Las crisis bélicas de Ucrania primero y de Irán, después, suponen impactos de larga duración con efectos a lo largo de la economía global que ya duran años y que amenazan con cronificarse.
De momento, los efectos sobre la inflación son claros, con un incremento del IPC en España este pasado mes de agosto de un 4,3%. Pocos días antes, el Banco Central Europeo había subido los tipos de interés un cuarto de punto, hasta el 2,5%, circunstancia que ya anticipaba que la institución prevé una larga temporada de inflación disparada por los elevados precios de la energía.
Precios del gasóleo un 94% más altos
En esta misma línea, el informe de la Agencia Internacional de la Energía sobre el mercado energético global en septiembre apunta que los precios del diésel, que representa cerca del 30% de la demanda mundial, superaron los 200 dólares por barril en los Estados Unidos a principios de septiembre, situándose un 94% por encima de los niveles previos a la guerra de Irán. Registros similares se reportan para Europa y Asia.
De igual modo, las exportaciones de gasóleo procedentes de los países del Golfo promediaron 390.000 barriles diarios en agosto, poco más de una cuarta parte de los niveles anteriores a la guerra, con los flujos a través del estrecho de Ormuz fuertemente restringidos.

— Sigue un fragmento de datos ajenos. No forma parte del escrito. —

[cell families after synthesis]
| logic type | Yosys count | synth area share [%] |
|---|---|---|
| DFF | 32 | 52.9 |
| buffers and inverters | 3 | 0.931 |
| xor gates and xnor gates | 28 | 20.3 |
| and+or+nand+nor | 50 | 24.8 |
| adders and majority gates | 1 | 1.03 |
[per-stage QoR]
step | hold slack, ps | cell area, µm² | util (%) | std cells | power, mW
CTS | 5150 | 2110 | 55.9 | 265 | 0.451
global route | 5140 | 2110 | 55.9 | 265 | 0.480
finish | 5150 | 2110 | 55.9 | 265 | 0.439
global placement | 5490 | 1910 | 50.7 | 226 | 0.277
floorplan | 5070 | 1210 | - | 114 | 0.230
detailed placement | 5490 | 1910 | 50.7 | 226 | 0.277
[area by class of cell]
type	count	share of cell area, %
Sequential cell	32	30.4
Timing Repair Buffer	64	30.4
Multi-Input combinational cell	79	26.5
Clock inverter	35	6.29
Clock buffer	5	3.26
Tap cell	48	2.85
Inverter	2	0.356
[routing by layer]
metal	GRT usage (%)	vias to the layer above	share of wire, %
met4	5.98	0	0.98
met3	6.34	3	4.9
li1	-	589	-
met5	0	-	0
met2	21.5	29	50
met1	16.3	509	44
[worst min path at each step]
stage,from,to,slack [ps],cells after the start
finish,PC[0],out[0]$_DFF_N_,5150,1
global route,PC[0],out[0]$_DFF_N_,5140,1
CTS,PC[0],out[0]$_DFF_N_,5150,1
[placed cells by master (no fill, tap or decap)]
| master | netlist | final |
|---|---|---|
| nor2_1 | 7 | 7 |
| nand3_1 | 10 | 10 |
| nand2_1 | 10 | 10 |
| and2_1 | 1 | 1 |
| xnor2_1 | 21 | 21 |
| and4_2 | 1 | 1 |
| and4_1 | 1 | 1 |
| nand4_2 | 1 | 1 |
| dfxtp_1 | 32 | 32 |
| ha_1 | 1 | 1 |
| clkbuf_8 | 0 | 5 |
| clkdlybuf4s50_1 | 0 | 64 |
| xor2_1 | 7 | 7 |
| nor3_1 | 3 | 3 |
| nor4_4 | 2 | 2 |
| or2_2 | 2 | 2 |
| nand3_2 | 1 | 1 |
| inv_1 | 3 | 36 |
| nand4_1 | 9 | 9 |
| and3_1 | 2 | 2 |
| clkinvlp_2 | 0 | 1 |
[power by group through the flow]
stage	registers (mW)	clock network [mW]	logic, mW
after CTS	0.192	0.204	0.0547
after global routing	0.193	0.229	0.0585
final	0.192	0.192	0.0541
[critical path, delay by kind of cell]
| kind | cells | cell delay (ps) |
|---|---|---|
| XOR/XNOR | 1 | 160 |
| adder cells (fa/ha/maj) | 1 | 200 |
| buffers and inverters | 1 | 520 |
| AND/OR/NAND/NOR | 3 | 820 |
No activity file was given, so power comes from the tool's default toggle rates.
===== design/flow/run.sh =====
#!/bin/bash
# OpenROAD 26Q1-2900-gdf79404cd8, Yosys 0.63+post, stock flow scripts
make -C /OpenROAD-flow-scripts/flow DESIGN_CONFIG=/design/flow/config.mk WORK_HOME=/design/flow/orfs finish

===== design/flow/config.mk =====
export PLATFORM = sky130hd
export DESIGN_NAME = Register
export DESIGN_NICKNAME = Register
export VERILOG_FILES = /design/flow/design.v
export SDC_FILE = /design/flow/constraint.sdc
export NUM_CORES = 4
export LEC_CHECK = 1
export CORE_AREA = 10 10 72 72
export DIE_AREA = 0 0 82 82

===== design/flow/constraint.sdc =====
current_design Register

set clk_period 1.0
set clk_io_pct 0.2

create_clock -name clk0 -period $clk_period [get_ports {clock}]

set non_clock_inputs [all_inputs -no_clocks]
set_input_delay [expr $clk_period * $clk_io_pct] -clock clk0 $non_clock_inputs
set_output_delay [expr $clk_period * $clk_io_pct] -clock clk0 [all_outputs]
## ./design.v

```verilog
module MUX_2IN_32DATA (
    input  wire [31:0] in_0,
    input  wire [31:0] in_1,
    input  wire        select,
    output reg  [31:0] out
);
  reg [31:0] out_reg;
  always @(*) begin
    case (select)
      0:   out   <= in_0;
      1:   out   <= in_1;
      default:    out <= 31'bZ;
    endcase
  end
endmodule
module MUX_3IN_32DATA (
    input  wire [31:0] in_0,
    input  wire [31:0] in_1,
    input  wire [31:0] in_2,
    input  wire [ 1:0] select,
    output reg  [31:0] out
);
  reg [31:0] out_reg;
  always @(*) begin
    case (select)
      2'b00:   out = in_0;
      2'b01:   out = in_1;
      2'b10:   out = in_2;
      default: out = 31'bZ;
    endcase
    $display("inside the mux3, in0 = %h in1 = %h in2 = %h, sel %b, time = %d", in_0, in_1, in_2,
             select, $time);
    $display("mux3 out: 0x%h", out);
  end
endmodule
```
**./run.sh**
```bash
#!/bin/bash
# OpenROAD 26Q1-2900-gdf79404cd8, Yosys 0.63+post, stock flow scripts
make -C /OpenROAD-flow-scripts/flow DESIGN_CONFIG=/design/flow/config.mk WORK_HOME=/design/flow/orfs finish
```
**./config.mk**
```make
export PLATFORM = sky130hd
export DESIGN_NAME = warmup2_mpadder_answers
export DESIGN_NICKNAME = warmup2_mpadder_answers
export VERILOG_FILES = /design/flow/design.v
export SDC_FILE = /design/flow/constraint.sdc
export NUM_CORES = 4
export LEC_CHECK = 1
export CORE_UTILIZATION = 50
```
**./constraint.sdc**
```tcl
current_design warmup2_mpadder_answers

set clk_period 23.7
set clk_io_pct 0.2

create_clock -name clk0 -period $clk_period [get_ports {clk}]

set non_clock_inputs [all_inputs -no_clocks]
set_input_delay [expr $clk_period * $clk_io_pct] -clock clk0 $non_clock_inputs
set_output_delay [expr $clk_period * $clk_io_pct] -clock clk0 [all_outputs]
```
### flow/design.v
module mpadder(
    input  wire          clk,
    input  wire          resetn,
    input  wire          
    start,
    input  wire          subtract,
    input  wire [1026:0] in_a,
    input  wire [1026:0] in_b,
    output reg  [1027:0] result,
    output wire          done    
    );
reg [2:0] cycle;
    reg [1026:0] in_a_reg;
    reg [1027:0] in_b_reg;
    reg done_reg, done_reg_2;
    reg cin_reg;
    assign done = done_reg_2;
    always @ (posedge clk)
        begin
            if (!resetn) 
                begin
                    in_a_reg <= 0;
                    in_b_reg <= 0;
                    cin_reg <= 0;
                end
            else if (start && !subtract) begin
                in_a_reg <= in_a;
                in_b_reg <= {1'b0,in_b};
                cin_reg <= 0;
            end
            else if (start && subtract) begin
                in_a_reg <= in_a;
                in_b_reg <= {1'b1, ~in_b};
                cin_reg <= 1;
            end
        end
wire [1027:0] result_wire;
assign result_wire = in_b_reg + in_a_reg + cin_reg; 
always @ (negedge done_reg)
    begin
                result <= result_wire;
    end
        always @ (posedge clk)
        begin
            if (!resetn) 
                begin
                    cycle <= 0;
                end
            else if (start)
                begin
                    cycle <= 1;
                end
            else begin
                cycle <= cycle + 1;
            end
        end
        always @ (*)
            begin
               if (!resetn) begin
                    done_reg = 0;
                end 
                else if (cycle == 2) begin
                    done_reg = 1;
                end
                else begin
                    done_reg = 0;
                end
            end
always@(posedge clk)
begin
   if(!resetn) begin
      done_reg_2 = 0;
   end
   else if (done_reg == 1) begin
      done_reg_2 = 1;
   end
   else begin
      done_reg_2 = 0;
   end
end
endmodule
[design/flow/config.mk]
export PLATFORM = sky130hd
export DESIGN_NAME = ARITHMEMATIC_UNIT
export DESIGN_NICKNAME = ARITHMEMATIC_UNIT
export VERILOG_FILES = /design/flow/design.v
export SDC_FILE = /design/flow/constraint.sdc
export NUM_CORES = 4
export LEC_CHECK = 1
export CORE_AREA = 10 10 80 80
export DIE_AREA = 0 0 90 90
[design/flow/constraint.sdc]
current_design ARITHMEMATIC_UNIT

set clk_period 3.5
set clk_io_pct 0.2

create_clock -name clk0 -period $clk_period

set non_clock_inputs [all_inputs -no_clocks]
set_input_delay [expr $clk_period * $clk_io_pct] -clock clk0 $non_clock_inputs
set_output_delay [expr $clk_period * $clk_io_pct] -clock clk0 [all_outputs]
[design/flow/design.v]
module adder_8_bit #(parameter WIDTH=8)(input [WIDTH-1:0] A,
input [WIDTH-1:0] B,
input Cin,
output [WIDTH-1:0] C,
output carry_out);
wire C1,C2,C3,C4,C5,C6,C7;
full_adder U0 (.A(A[0]),.B(B[0]),.Cin(Cin),.C(C[0]),.carry_out(C1));
full_adder U1 (.A(A[1]),.B(B[1]),.Cin(C1),.C(C[1]),.carry_out(C2));
full_adder U2 (.A(A[2]),.B(B[2]),.Cin(C2),.C(C[2]),.carry_out(C3));
full_adder U3 (.A(A[3]),.B(B[3]),.Cin(C3),.C(C[3]),.carry_out(C4));
full_adder U4 (.A(A[4]),.B(B[4]),.Cin(C4),.C(C[4]),.carry_out(C5));
full_adder U5 (.A(A[5]),.B(B[5]),.Cin(C5),.C(C[5]),.carry_out(C6));
full_adder U6 (.A(A[6]),.B(B[6]),.Cin(C6),.C(C[6]),.carry_out(C7));
full_adder U7 (.A(A[7]),.B(B[7]),.Cin(C7),.C(C[7]),.carry_out(carry_out));
endmodule
module ARITHMEMATIC_UNIT#(parameter WIDTH=8)(input [WIDTH-1:0] A,
input [WIDTH-1:0] B,
input S2,
input S3,
output reg [WIDTH-1:0] C,
output zero_flag,
output over_flow_flag,
output reg carry_out
);
reg bit_o;
wire [WIDTH-1:0] wire1,carry,overflow,wire2,wire3,carry1;
adder_8_bit #(.WIDTH(WIDTH))U0(.A(A),.B(B),.Cin(1'b0),.C(wire1),.carry_out(carry));
subtractor_8_bit #(.WIDTH(WIDTH))U1(.A(A),.B(B),.C(wire2),.overflow(overflow));
adder_8_bit #(.WIDTH(WIDTH))U2(.A(~B),.B('d1),.Cin(1'b0),.C(wire3),.carry_out(carry1));
always@(*)
 begin
	bit_o=1'b0;
	case({S2,S3})
    	2'b00:begin
		C=wire1;
		carry_out=carry;
	      end
    	2'b01:begin
		C=wire2;
		bit_o=overflow;
	      end
    	2'b11:begin
		C=wire3;
		bit_o=carry1;
	      end
	endcase
 end
assign zero_flag=~(|C);
assign over_flow_flag=(carry_out || bit_o) ? 1'b1:1'b0;
endmodule 
module full_adder (input A,
input B,
input Cin,
output C,
output carry_out);
assign C=A^B^Cin;
assign carry_out= (A&B)|(A&Cin)|(B&Cin);
endmodule
module subtractor_8_bit #(parameter WIDTH=8)(input [WIDTH-1:0] A,
input [WIDTH-1:0] B,
output [WIDTH-1:0] C,
output overflow);
adder_8_bit #(.WIDTH(WIDTH))U0(.A(A),.B(~B),.Cin(1'b1),.C(C),.carry_out(overflow));
endmodule
[design/flow/run.sh]
#!/bin/bash
# OpenROAD 26Q1-2900-gdf79404cd8, Yosys 0.63+post, stock flow scripts
make -C /OpenROAD-flow-scripts/flow DESIGN_CONFIG=/design/flow/config.mk WORK_HOME=/design/flow/orfs finish
==> flow_metrics.py <==
# Synthesis and PnR figures
metrics = {
    "power": {
        "power_density_nw_per_um2": 111,
        "p_leak_nw": 0.610,
        "max-vdd-ir-drop_mv": 0.0213,
        "fin_total_pwr_mw": 0.145,
    },
    "final_timing": {
        "unclocked_regs": 9,
        "finalCriticalPeriod_ps": 4600,
        "whs_ps": 2100,
        "final_hold_viol_count": 0,
        "final.setup.tns_ps": -1100,
        "setup_viol": 1,
        "finalCritPeriodShare_pct": 131,
        "timing.fmax_mhz": 217,
        "slew_violations": 0,
        "setup_ws_ps": -1100,
        "untimed_endpoints": 19,
        "worst_pin_slew_ps": 399,
        "rsz0062_at_grt": "true",
        "maxSlewHeadroom_pct": 73.3,
    },
    "setup_path": {
        "crit_type": "input pin to output port",
        "critPathCaptureType": "output port",
        "required_ps": 2800,
        "crit_arrival_ps": 3900,
        "startpoint_type": "input pin",
        "crit_fanout": 2,
    },
    "yosys": {
        "synth.largest_area_cell": "fa_1",
        "ys_cells": 77,
        "ys_async_sr_fraction_pct": 0,
        "ys_types": 15,
        "synth.cell_area_um2": 791,
        "yosys_area_um2": 791,
        "edf_count": 0,
        "yosysMostFrequentCell": "fa_1",
        "top_cells_by_count": "fa_1 (14), inv_1 (13), dlxtn_1 (9), ha_1 (9), mux2i_1 (9)",
        "syn_area_per_cell_um2": 10.3,
        "area_leaders": "fa_1 (35%), dlxtn_1 (17%), ha_1 (14%)",
        "yosys_warnings": 4,
        "synth_flops": 9,
        "synthCells": 77,
        "synth_top_area_share_pct": 35.4,
        "ys.flop_type": "dlxtn_1",
    },
    "route": {
        "drc": 0,
        "vias": 648,
        "dr.first_iter.drc_count": 9,
        "drt_pass1_iterations": 3,
        "drt_wl_total_um": 1880,
        "ant_nets": 0,
        "detail_route.wl_per_cell_um": 10.0,
        "diodes": 0,
        "via_per_inst": 3.47,
    },
    "finish": {
        "utilization_pct": 27.7,
        "area_growth_pct": 65.3,
        "layout.cell_area.non_filler_um2": 1310,
        "layout-drive-gt1-share_pct": 28.3,
    },
    "die": {
        "die.size.y_um": 90,
        "die_w_um": 90,
        "core_um2": 4720,
        "die_area_um2": 8100,
        "rows": 25,
        "ios": 29,
        "floorplan.core_util_pct": 16.7,
    },
    "global_routing": {
        "grt-ovfl-total": 0,
        "grt_pass1_wl_um": 3350,
        "grt_max_degree": 17,
        "grt_pass1_vias": 733,
        "grt_usage_pct": 4.82,
        "antenna_found_initial": 0,
    },
    "placed_design": {
        "portBuffers": 29,
        "dp_hpwl_um": 1770,
        "placed_cell_area_um2": 1290,
        "gp_congestion": 0.758,
    },
    "cts": {
        "cts_hold_buf": 0,
        "postCtsSetupBuffers": 0,
    },
    "status": {
        "status": "finished, violations left",
        "violations": "setup timing",
    },
    "worst_hold_path": {
        "min_path_type": "input pin to output port",
    },
    "run": {
        "maxCapViolations": 0,
        "warnings": 36,
    },
}
logic make-up after synthesis:
family | after synthesis | synth area share (%)
latches | 9 | 17.1
muxes | 10 | 12.8
and+or+nand+nor | 12 | 7.28
buffers and inverters | 16 | 8.39
AOI/OAI and AO/OA | 7 | 4.75
adders and majority gates | 23 | 49.7
final timing paths:
| check | slack [ps] | depth (start not counted) | endpoint | start |
|---|---|---|---|---|
| max | -1100 | 14 | over_flow_flag | A[0] |
| min | 2100 | 3 | over_flow_flag | S3 |
flip-flops by register name, summed over array words and instances, names as in the netlist:
| name | flops |
|---|---|
| C | 8 |
| carry_out | 1 |
routing by layer:
| layer | track usage (%) | vias up | wire [µm] |
|---|---|---|---|
| met2 | 8.90 | 17 | 912 |
| li1 | - | 334 | - |
| met1 | 6.01 | 297 | 870 |
| met3 | 0.922 | 0 | 94 |
| met4 | 0 | 0 | 0 |
| met5 | 0 | - | 0 |
worst max-delay path: stages:
cell and delay [ps]:
buf_8 100, inv_4 40, ha_4 110, inv_2 30, fa_2 330, fa_2 340
fa_2 340, fa_2 350, fa_2 350, fa_2 350, fa_2 340, mux2_4 270
a21o_1 150, buf_2 100
power breakdown:
part	internal [mW]	switching (mW)	leakage [nW]
sequential	0.0121	0.00214	0.0734
clock	0	0	0
combinational	0.0766	0.0540	0.536
layout by cell type, fill, tap and decap left out:
cell	netlist	routed
ha_1	9	8
nand2_1	1	1
clkdlybuf4s15_1	0	1
clkdlybuf4s15_2	0	1
or2_2	1	1
inv_2	0	2
nor2_1	7	7
or4_1	2	2
mux2i_1	9	9
buf_4	1	17
a21oi_1	6	6
buf_2	2	2
ha_4	0	1
dlxtn_1	9	9
nor2b_1	1	1
buf_8	0	1
inv_4	0	1
a21o_1	1	1
inv_1	13	10
mux2_4	0	1
fa_2	0	7
clkdlybuf4s50_1	0	24
fa_1	14	7
area by class of cell:
class / instances / area, µm²
multi-input cells: 52 / 623
fillers: 499 / 3420
flip-flops and latches: 9 / 135
repair buffers: 46 / 414
well taps: 67 / 83.8
inverters: 13 / 51.3
stage by stage:
| stage | worst slack [ps] | std cells |
|---|---|---|
| 5_1_grt | -1170 | 187 |
| 3_5_place_dp | -1920 | 187 |
| 6_report | -1100 | 187 |
| 4_1_cts | -1320 | 187 |
| 3_3_place_gp | -1910 | 187 |
| 2_1_floorplan | -925 | 77 |
timing repair:
item                                    CTS  global route
endpoints found under the setup margin    1             1
pin swaps                                 9             7
resized                                  25             2
Power and IR drop assume default switching activity.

A su vez, las perturbaciones en el sistema de refinado de Rusia y la paralización casi total de sus exportaciones por los ataques ucranianos, han agravado la escasez de combustible diésel en el planeta.
En su conjunto, las exportaciones de gasóleo del Golfo y Rusia en agosto se han colocado 1,6 millones de barriles diarios por debajo de las registradas el pasado mes de febrero, cuando suponían casi el 45% del comercio mundial por vía marítima.
La mayor producción en otras zonas del planeta y la salida al mercado de parte de las reservas existentes contribuyen a atajar sólo en parte una situación que se extenderá, según las previsiones, hasta bien entrado 2027.
Todo este panorama de escasez presiona la actividad de refino, que registra márgenes de beneficio récord, especialmente para la producción de combustible diésel.